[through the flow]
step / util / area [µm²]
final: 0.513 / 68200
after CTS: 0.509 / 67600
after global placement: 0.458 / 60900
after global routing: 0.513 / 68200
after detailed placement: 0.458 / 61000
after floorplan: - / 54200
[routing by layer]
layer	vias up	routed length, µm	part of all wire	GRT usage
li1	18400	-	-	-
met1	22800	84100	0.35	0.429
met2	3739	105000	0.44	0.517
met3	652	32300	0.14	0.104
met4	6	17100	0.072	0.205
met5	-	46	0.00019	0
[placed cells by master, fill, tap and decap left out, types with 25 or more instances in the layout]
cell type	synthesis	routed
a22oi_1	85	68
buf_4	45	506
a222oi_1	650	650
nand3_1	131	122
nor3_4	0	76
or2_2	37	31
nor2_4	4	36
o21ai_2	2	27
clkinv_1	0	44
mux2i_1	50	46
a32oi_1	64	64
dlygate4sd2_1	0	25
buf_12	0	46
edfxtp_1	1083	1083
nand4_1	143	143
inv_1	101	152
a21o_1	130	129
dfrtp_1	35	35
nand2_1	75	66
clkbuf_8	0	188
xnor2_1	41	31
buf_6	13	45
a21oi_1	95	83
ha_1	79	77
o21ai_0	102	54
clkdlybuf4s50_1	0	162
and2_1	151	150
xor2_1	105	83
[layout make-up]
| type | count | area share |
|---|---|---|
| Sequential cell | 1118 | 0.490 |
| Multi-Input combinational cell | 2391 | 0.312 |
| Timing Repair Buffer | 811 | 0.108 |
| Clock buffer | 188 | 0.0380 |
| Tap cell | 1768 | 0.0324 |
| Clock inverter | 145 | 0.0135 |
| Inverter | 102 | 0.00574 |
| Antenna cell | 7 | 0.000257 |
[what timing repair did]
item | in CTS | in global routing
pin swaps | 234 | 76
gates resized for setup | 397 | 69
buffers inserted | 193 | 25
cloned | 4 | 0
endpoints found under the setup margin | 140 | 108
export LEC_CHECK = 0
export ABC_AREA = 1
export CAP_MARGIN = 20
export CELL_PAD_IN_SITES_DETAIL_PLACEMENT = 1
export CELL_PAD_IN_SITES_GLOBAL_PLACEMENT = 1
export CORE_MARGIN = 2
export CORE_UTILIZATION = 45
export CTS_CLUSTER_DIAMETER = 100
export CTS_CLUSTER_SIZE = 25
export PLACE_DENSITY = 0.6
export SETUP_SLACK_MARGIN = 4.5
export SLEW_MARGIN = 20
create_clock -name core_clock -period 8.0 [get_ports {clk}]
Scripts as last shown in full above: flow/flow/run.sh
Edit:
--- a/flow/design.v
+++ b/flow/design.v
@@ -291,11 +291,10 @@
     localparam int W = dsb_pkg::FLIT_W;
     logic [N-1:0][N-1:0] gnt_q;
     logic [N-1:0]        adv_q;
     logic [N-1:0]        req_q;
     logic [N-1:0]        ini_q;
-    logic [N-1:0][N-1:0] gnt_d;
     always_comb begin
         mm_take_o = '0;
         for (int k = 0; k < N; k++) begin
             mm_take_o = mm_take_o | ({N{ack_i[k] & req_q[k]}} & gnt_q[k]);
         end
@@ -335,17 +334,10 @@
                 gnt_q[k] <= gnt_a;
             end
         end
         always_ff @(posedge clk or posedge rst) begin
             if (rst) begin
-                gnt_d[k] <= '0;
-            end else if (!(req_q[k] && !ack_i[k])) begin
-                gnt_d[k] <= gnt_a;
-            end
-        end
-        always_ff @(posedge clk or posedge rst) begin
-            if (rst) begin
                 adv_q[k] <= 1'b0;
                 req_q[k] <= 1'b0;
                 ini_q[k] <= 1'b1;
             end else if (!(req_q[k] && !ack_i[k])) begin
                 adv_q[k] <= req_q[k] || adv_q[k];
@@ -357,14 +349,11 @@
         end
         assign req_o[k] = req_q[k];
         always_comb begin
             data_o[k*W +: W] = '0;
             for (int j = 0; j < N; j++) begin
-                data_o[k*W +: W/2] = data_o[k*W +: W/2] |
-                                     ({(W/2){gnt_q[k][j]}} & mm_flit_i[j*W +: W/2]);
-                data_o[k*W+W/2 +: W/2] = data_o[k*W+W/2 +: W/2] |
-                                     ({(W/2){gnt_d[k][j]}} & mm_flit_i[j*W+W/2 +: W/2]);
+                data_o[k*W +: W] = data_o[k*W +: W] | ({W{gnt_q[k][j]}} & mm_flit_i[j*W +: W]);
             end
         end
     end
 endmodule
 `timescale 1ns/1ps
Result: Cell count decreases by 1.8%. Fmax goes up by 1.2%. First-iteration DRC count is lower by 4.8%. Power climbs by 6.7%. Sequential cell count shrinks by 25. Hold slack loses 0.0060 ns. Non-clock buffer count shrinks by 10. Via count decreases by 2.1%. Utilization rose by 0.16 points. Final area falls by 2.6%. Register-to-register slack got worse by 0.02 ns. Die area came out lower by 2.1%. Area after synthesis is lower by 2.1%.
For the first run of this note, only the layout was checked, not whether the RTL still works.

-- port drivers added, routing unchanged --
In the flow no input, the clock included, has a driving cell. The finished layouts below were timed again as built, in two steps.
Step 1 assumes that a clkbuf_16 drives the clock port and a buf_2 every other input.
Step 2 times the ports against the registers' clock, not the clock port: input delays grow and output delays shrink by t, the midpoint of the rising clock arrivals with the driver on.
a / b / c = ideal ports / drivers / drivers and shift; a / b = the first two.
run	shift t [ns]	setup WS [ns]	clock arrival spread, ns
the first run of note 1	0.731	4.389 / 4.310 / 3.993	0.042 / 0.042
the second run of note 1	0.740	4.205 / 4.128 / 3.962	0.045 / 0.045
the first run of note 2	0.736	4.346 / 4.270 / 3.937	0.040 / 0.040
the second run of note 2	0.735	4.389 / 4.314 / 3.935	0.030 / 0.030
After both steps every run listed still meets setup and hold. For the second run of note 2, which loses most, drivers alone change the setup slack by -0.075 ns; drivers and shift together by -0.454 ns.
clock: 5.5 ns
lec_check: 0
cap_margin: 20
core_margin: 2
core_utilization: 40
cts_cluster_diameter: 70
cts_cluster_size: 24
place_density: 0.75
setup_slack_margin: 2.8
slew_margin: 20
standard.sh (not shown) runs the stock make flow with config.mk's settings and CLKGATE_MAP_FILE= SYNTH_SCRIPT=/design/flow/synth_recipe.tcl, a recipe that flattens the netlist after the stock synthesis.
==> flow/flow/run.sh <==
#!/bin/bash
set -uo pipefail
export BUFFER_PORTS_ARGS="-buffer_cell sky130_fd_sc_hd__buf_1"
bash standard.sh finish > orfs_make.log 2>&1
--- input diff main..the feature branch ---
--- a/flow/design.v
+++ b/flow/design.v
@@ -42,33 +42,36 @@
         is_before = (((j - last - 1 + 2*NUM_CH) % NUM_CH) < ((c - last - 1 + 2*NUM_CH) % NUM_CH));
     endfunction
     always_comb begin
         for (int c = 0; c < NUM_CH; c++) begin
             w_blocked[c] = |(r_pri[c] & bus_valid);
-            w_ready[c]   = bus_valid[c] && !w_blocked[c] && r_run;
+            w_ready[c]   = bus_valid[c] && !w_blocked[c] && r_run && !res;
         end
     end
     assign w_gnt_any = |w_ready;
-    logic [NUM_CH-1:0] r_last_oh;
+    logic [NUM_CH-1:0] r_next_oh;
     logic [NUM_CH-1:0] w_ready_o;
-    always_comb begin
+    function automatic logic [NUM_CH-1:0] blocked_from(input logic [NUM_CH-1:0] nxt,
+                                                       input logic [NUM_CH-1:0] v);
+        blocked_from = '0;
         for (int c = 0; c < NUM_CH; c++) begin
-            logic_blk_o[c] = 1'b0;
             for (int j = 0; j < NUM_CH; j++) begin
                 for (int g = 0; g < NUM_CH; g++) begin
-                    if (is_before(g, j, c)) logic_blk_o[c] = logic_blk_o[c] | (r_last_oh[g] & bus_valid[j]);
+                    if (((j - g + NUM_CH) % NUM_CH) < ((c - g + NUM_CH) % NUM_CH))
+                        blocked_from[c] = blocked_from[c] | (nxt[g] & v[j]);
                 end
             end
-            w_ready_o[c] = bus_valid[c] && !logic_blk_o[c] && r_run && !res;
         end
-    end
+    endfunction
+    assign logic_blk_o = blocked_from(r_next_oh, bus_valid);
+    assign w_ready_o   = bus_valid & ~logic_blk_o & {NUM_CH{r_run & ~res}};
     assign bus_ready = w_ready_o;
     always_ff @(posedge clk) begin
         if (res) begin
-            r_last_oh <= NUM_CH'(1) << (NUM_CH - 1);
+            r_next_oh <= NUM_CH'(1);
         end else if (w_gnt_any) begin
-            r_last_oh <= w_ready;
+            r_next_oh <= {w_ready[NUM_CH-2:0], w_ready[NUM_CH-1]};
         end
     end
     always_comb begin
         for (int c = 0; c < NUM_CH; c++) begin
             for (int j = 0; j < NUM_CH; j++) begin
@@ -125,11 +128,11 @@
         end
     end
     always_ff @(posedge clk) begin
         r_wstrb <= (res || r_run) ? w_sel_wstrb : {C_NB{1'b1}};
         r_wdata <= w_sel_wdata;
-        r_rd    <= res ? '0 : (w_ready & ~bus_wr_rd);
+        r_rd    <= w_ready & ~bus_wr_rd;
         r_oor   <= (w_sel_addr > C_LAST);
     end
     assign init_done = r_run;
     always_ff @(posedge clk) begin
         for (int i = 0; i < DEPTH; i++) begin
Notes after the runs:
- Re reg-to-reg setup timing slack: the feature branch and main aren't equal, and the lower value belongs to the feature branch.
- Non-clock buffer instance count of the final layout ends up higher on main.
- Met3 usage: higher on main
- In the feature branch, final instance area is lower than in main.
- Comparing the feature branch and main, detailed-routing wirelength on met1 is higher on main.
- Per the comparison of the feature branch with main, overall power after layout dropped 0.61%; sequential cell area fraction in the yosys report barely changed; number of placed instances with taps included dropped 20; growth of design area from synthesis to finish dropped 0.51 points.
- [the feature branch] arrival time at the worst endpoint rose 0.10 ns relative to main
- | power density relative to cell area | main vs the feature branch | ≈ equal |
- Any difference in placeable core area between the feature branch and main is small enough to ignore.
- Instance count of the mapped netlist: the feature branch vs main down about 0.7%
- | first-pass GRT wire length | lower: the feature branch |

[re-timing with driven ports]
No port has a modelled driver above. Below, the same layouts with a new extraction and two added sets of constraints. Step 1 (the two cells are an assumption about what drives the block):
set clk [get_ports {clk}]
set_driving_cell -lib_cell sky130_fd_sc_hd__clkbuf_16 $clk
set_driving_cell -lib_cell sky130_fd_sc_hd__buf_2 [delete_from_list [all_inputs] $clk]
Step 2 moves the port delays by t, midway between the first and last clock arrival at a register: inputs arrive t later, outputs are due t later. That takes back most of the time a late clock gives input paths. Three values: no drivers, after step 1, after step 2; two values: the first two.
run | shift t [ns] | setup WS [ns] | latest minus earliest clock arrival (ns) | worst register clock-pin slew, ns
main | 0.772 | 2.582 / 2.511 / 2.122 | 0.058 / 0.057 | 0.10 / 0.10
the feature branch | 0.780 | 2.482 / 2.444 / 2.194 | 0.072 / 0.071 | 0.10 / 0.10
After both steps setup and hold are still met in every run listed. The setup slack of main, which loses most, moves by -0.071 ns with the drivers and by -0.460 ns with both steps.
Source: an optimization exercise on an open RTL-to-GDS flow (aim: small area). Production flows keep margins and buffers that such runs may drop.
Function was checked by simulation only, so behaviour that the tests miss may differ from the original.
No activity file was given, so power comes from the tool's default toggle rates.

## mips_core_top
module mips_core_top (
    input  logic        clk_i,
    input  logic        rst_n_i,
    input  logic        wb_cyc_i,
    input  logic        wb_stb_i,
    input  logic        wb_we_i,
    input  logic [5:0]  wb_adr_i,
    input  logic [31:0] wb_dat_i,
    output logic [31:0] wb_dat_o,
    output logic        wb_ack_o
);
==> module mips_core_top, before the edit <==
module mips_core_top (
    input  logic        clk_i,
    input  logic        rst_n_i,
    input  logic        wb_cyc_i,
    input  logic        wb_stb_i,
    input  logic        wb_we_i,
    input  logic [5:0]  wb_adr_i,
    input  logic [31:0] wb_dat_i,
    output logic [31:0] wb_dat_o,
    output logic        wb_ack_o
);
    logic        ack_q;
    logic [31:1] vld_q;
    logic [31:0] regs [1:31];
    logic stb;
    assign stb      = wb_cyc_i & wb_stb_i;
    assign wb_ack_o = ack_q & stb;
    always_ff @(posedge clk_i) begin
        ack_q <= rst_n_i & stb & ~ack_q;
    end
    logic [5:0]  op;
    logic [5:0]  fn;
    logic [4:0]  rs;
    logic [4:0]  sa;
    assign op = wb_dat_i[31:26];
    assign rs = wb_dat_i[25:21];
    assign sa = wb_dat_i[10:6];
    assign fn = wb_dat_i[5:0];
    logic rtype;
    logic itype;
    logic fix_sh;
    logic var_sh;
    logic arith;
    logic valid;
    assign rtype  = (op == 6'b000000);
    assign itype  = (op[5:3] == 3'b001);
    assign fix_sh = (fn[5:2] == 4'b0000) && (fn[1:0] != 2'b01);
    assign var_sh = (fn[5:2] == 4'b0001) && (fn[1:0] != 2'b01);
    assign arith  = (fn[5:3] == 3'b100) || (fn[5:1] == 5'b10101);
    assign valid  = itype || (rtype && ((fix_sh && (rs == 5'd0)) || ((var_sh || arith) && (sa == 5'd0))));
    logic        rtype_q;
    logic [2:0]  f3_q;                          
    logic [4:0]  rt_q;
    logic [15:0] imm_q;                         
    logic        exe1_q;                        
    logic        exe2_q;                        
    logic [31:0] b_q;                           
    logic [31:0] a_q;                           
    logic [4:0]  wd;
    logic        fwd;
    logic [31:0] result;
    assign wd = rtype_q ? imm_q[15:11] : rt_q;
    logic [4:0]  raddr;
    logic        ren;
    logic [31:0] rdata;
    assign raddr = ack_q ? (wb_we_i ? rs : wb_adr_i[4:0]) : rt_q;
    assign ren   = !ack_q | wb_we_i | wb_adr_i[5];     
    assign fwd   = exe2_q && (wd != 5'd0) && (raddr == wd);
    logic [31:0]   rsel;
    logic [1023:0] rflat;
    always_comb begin
        rsel[0] = ren && fwd;
        rflat[31:0] = result;
        for (int i = 1; i < 32; i++) begin
            rsel[i] = ren && !fwd && vld_q[i] && (raddr == 5'(i));
            rflat[i*32 +: 32] = regs[i];
        end
    end
    rf_read u_rf_read (
        .sel_i  (rsel),
        .data_i (rflat),
        .data_o (rdata)
    );
    assign wb_dat_o = rdata;
    always_ff @(posedge clk_i) begin
        if (ack_q) begin
            rtype_q <= rtype;
            f3_q    <= rtype ? fn[2:0] : op[2:0];
            rt_q    <= wb_dat_i[20:16];
            imm_q   <= wb_dat_i[15:0];
        end
    end
    always_ff @(posedge clk_i) begin
        exe1_q <= rst_n_i && wb_ack_o && wb_we_i && (wb_adr_i == 6'd0) && valid;
        exe2_q <= rst_n_i && exe1_q;
        b_q    <= rdata;
        a_q    <= b_q;
    end
    exec_alu u_alu (
        .rtype_i  (rtype_q),
        .f3_i     (f3_q),
        .imm_i    (imm_q),
        .a_i      (a_q),
        .b_i      (b_q),
        .result_o (result)
    );
    always_ff @(posedge clk_i) begin
        for (int i = 1; i < 32; i++) begin
            if (exe2_q && (wd == 5'(i))) begin
                regs[i] <= result;
            end
        end
    end
    always_ff @(posedge clk_i) begin
        for (int i = 1; i < 32; i++) begin
            vld_q[i] <= rst_n_i && (vld_q[i] || (exe2_q && (wd == 5'(i))));
        end
    end
endmodule
What follows belongs to an exercise in optimizing a design on an open flow for small area, a short achievable clock period and few clock cycles per item; a production flow would make more cautious choices.
Function was checked by simulation only, so behaviour that the tests miss may differ from the original.
Power and IR drop assume default switching activity.

[design/flow/config.mk]
export PLATFORM = sky130hd
export DESIGN_NAME = point_in_polygon_crossing_test
export DESIGN_NICKNAME = point_in_polygon_crossing_test
export VERILOG_FILES = /design/flow/design.v
export SDC_FILE = /design/flow/constraint.sdc
export NUM_CORES = 4
export LEC_CHECK = 0
export ABC_AREA = 1
export CAP_MARGIN = 20
export CORE_MARGIN = 2
export CORE_UTILIZATION = 40
export SETUP_SLACK_MARGIN = 5
export SLEW_MARGIN = 20
[design/flow/constraint.sdc]
create_clock -name core_clock -period 10.0 [get_ports {i_clk}]
set_input_delay 2.0000 -clock core_clock [delete_from_list [all_inputs] [get_ports {i_clk}]]
set_output_delay 2.0000 -clock core_clock [all_outputs]
set_load 0.01 [all_outputs]
[design/flow/design.v]
package pip_pkg;
    localparam int COORD_BITS_DEFAULT  = 16;
    localparam int QUEUE_DEPTH_DEFAULT = 4;
    typedef enum logic {
        CFG_QUERY_X = 1'b0,
        CFG_QUERY_Y = 1'b1
    } t_cfg_idx;
    typedef struct packed {
        logic [16:0] du;
        logic [16:0] dv;
    } t_mag;
    typedef struct packed {
        logic [15:0] nu;     
        logic [3:0]  eu;     
        logic        su;     
        logic [15:0] nv;     
        logic [3:0]  ev;     
        logic        pv;     
    } t_vtx;
endpackage
module pip_front (
    input  logic [15:0]   i_x,
    input  logic [15:0]   i_y,
    input  logic [15:0]   i_qx,
    input  logic [15:0]   i_qy,
    output pip_pkg::t_mag o_mag
);
    assign o_mag.du = {i_x[15], i_x} - {i_qx[15], i_qx};
    assign o_mag.dv = {i_y[15], i_y} - {i_qy[15], i_qy};
endmodule
module pip_norm (
    input  pip_pkg::t_mag i_mag,
    output pip_pkg::t_vtx o_vtx
);
    logic [15:0] mu;
    logic [15:0] mv;
    logic [19:0] nu;
    logic [19:0] nv;
    function automatic logic [19:0] norm(input logic [15:0] m);
        logic [15:0] t;
        logic [3:0]  e;
        t = m;
        e = 4'd15;
        if (t[15:8] == '0) begin t = {t[7:0], 8'b0};  e[3] = 1'b0; end
        if (t[15:12] == '0) begin t = {t[11:0], 4'b0}; e[2] = 1'b0; end
        if (t[15:14] == '0) begin t = {t[13:0], 2'b0}; e[1] = 1'b0; end
        if (t[15] == 1'b0) begin t = {t[14:0], 1'b0}; e[0] = 1'b0; end
        norm = {t, e};
    endfunction
    assign mu       = i_mag.du[16] ? 16'(-i_mag.du) : i_mag.du[15:0];
    assign mv       = i_mag.dv[16] ? 16'(-i_mag.dv) : i_mag.dv[15:0];
    assign nu       = norm(mu);
    assign nv       = norm(mv);
    assign o_vtx.nu = nu[19:4];
    assign o_vtx.eu = nu[3:0];
    assign o_vtx.nv = nv[19:4];
    assign o_vtx.ev = nv[3:0];
    assign o_vtx.su = i_mag.du[16];
    assign o_vtx.pv = !i_mag.dv[16] && (i_mag.dv != '0);
endmodule
module pip_queue #(
    parameter int DEPTH = pip_pkg::QUEUE_DEPTH_DEFAULT
) (
    input  logic i_clk,
    input  logic i_rst_n,
    input  logic i_push,
    input  logic i_data,
    output logic o_valid,
    input  logic i_pop,
    output logic o_data
);
    localparam int PTR_BITS = $clog2(DEPTH);
    logic [DEPTH-1:0]    r_mem;
    logic [PTR_BITS-1:0] r_wr_ptr;
    logic [PTR_BITS-1:0] r_rd_ptr;
    logic [PTR_BITS:0]   r_count;
    logic                rd_en;
    assign o_valid = (r_count != '0);
    assign o_data  = r_mem[r_rd_ptr];
    assign rd_en   = i_pop && o_valid;
    always_ff @(posedge i_clk) begin
        if (!i_rst_n) begin
            r_wr_ptr <= '0;
            r_rd_ptr <= '0;
            r_count  <= '0;
        end else begin
            if (i_push) r_wr_ptr <= r_wr_ptr + 1'b1;
            if (rd_en)  r_rd_ptr <= r_rd_ptr + 1'b1;
            if (i_push && !rd_en) begin
                r_count <= r_count + 1'b1;
            end else if (rd_en && !i_push) begin
                r_count <= r_count - 1'b1;
            end
        end
    end
    always_ff @(posedge i_clk) begin
        if (i_push) r_mem[r_wr_ptr] <= i_data;
    end
endmodule
module pip_back #(
    parameter int M = 6
) (
    input  pip_pkg::t_vtx   i_p1,
    input  pip_pkg::t_vtx   i_p2,
    output logic            o_dec,       
    output logic            o_toggle,    
    output logic            o_t_gt,      
    output logic            o_t_lt,      
    output logic            o_t_eq,      
    output logic            o_e_p1,      
    output logic            o_e_m1,      
    output logic            o_inx_p,     
    output logic            o_inx_q,     
    output logic [2*M:0]    o_xs,        
    output logic [2*M:0]    o_ys         
);
    logic [15:0]       a;
    logic [15:0]       b;
    logic [15:0]       c;
    logic [15:0]       d;
    logic              pu1;
    logic              pu2;
    logic              su1;
    logic              su2;
    logic              straddle;
    logic              rise;
    logic              zp;
    logic              zq;
    logic              need;
    logic [4:0]        sp;
    logic [4:0]        sq;
    logic signed [5:0] ex;
    logic              e_gt;
    logic              e_lt;
    logic              gt;
    logic              lt;
    logic              e_p1;
    logic              e_m1;
    logic [2*M-1:0]    xp;
    logic [2*M-1:0]    yq;
    function automatic logic tog(input logic f_gt, input logic f_lt,
                                 input logic f_rise, input logic f_pu1, input logic f_su1,
                                 input logic f_pu2, input logic f_su2);
        if (f_rise) tog = f_pu1 ? (!f_su2 || f_gt) : (!f_su2 && f_lt);
        else        tog = f_pu2 ? (!f_su1 || f_lt) : (!f_su1 && f_gt);
    endfunction
    assign a   = i_p1.nu;
    assign b   = i_p2.nv;
    assign c   = i_p2.nu;
    assign d   = i_p1.nv;
    assign su1 = i_p1.su;
    assign su2 = i_p2.su;
    assign pu1 = !i_p1.su && i_p1.nu[15];
    assign pu2 = !i_p2.su && i_p2.nu[15];
    assign straddle = i_p1.pv != i_p2.pv;
    assign rise     = i_p2.pv;
    assign zp  = !a[15] || !b[15];
    assign zq  = !c[15] || !d[15];
    assign need = straddle && !zp && !zq &&
                  (rise ? (pu1 ? su2 : !su2) : (pu2 ? su1 : !su1));
    assign sp   = {1'b0, i_p1.eu} + {1'b0, i_p2.ev};
    assign sq   = {1'b0, i_p2.eu} + {1'b0, i_p1.ev};
    assign ex   = {1'b0, sp} - {1'b0, sq};
    assign e_gt = ex > 6'sd1;
    assign e_lt = ex < -6'sd1;
    always_comb begin
        if (zp || zq) begin
            gt = !zp;
            lt = !zq;
        end else begin
            gt = e_gt;
            lt = e_lt;
        end
    end
    assign o_dec    = !need || e_gt || e_lt;
    assign o_toggle = straddle && tog(gt, lt, rise, pu1, su1, pu2, su2);
    assign o_t_gt   = tog(1'b1, 1'b0, rise, pu1, su1, pu2, su2);
    assign o_t_lt   = tog(1'b0, 1'b1, rise, pu1, su1, pu2, su2);
    assign o_t_eq   = tog(1'b0, 1'b0, rise, pu1, su1, pu2, su2);
    assign e_p1     = ex == 6'sd1;
    assign e_m1     = ex == -6'sd1;
    assign o_e_p1   = e_p1;
    assign o_e_m1   = e_m1;
    assign o_inx_p  = (a[15-M:0] != '0) || (b[15-M:0] != '0);
    assign o_inx_q  = (c[15-M:0] != '0) || (d[15-M:0] != '0);
    pip_mul6 u_mul_p (.i_a(a[15:16-M]), .i_b(b[15:16-M]), .o_p(xp));
    pip_mul6 u_mul_q (.i_a(c[15:16-M]), .i_b(d[15:16-M]), .o_p(yq));
    assign o_xs = e_p1 ? {xp, 1'b0} : {1'b0, xp};
    assign o_ys = e_m1 ? {yq, 1'b0} : {1'b0, yq};
endmodule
--- --- ---
**WHAT TO PRODUCE**
Out of the data above, set down the lines from the one with "[re-timing with driven ports]" to the one with "set_driving_cell -lib_cell sky130_fd_sc_hd__buf_2", both included, exactly as written and with no additions.

**EXPECTED OUTPUT**
[re-timing with driven ports]
No port has a modelled driver above. Below, the same layouts with a new extraction and two added sets of constraints. Step 1 (the two cells are an assumption about what drives the block):
set clk [get_ports {clk}]
set_driving_cell -lib_cell sky130_fd_sc_hd__clkbuf_16 $clk
set_driving_cell -lib_cell sky130_fd_sc_hd__buf_2 [delete_from_list [all_inputs] $clk]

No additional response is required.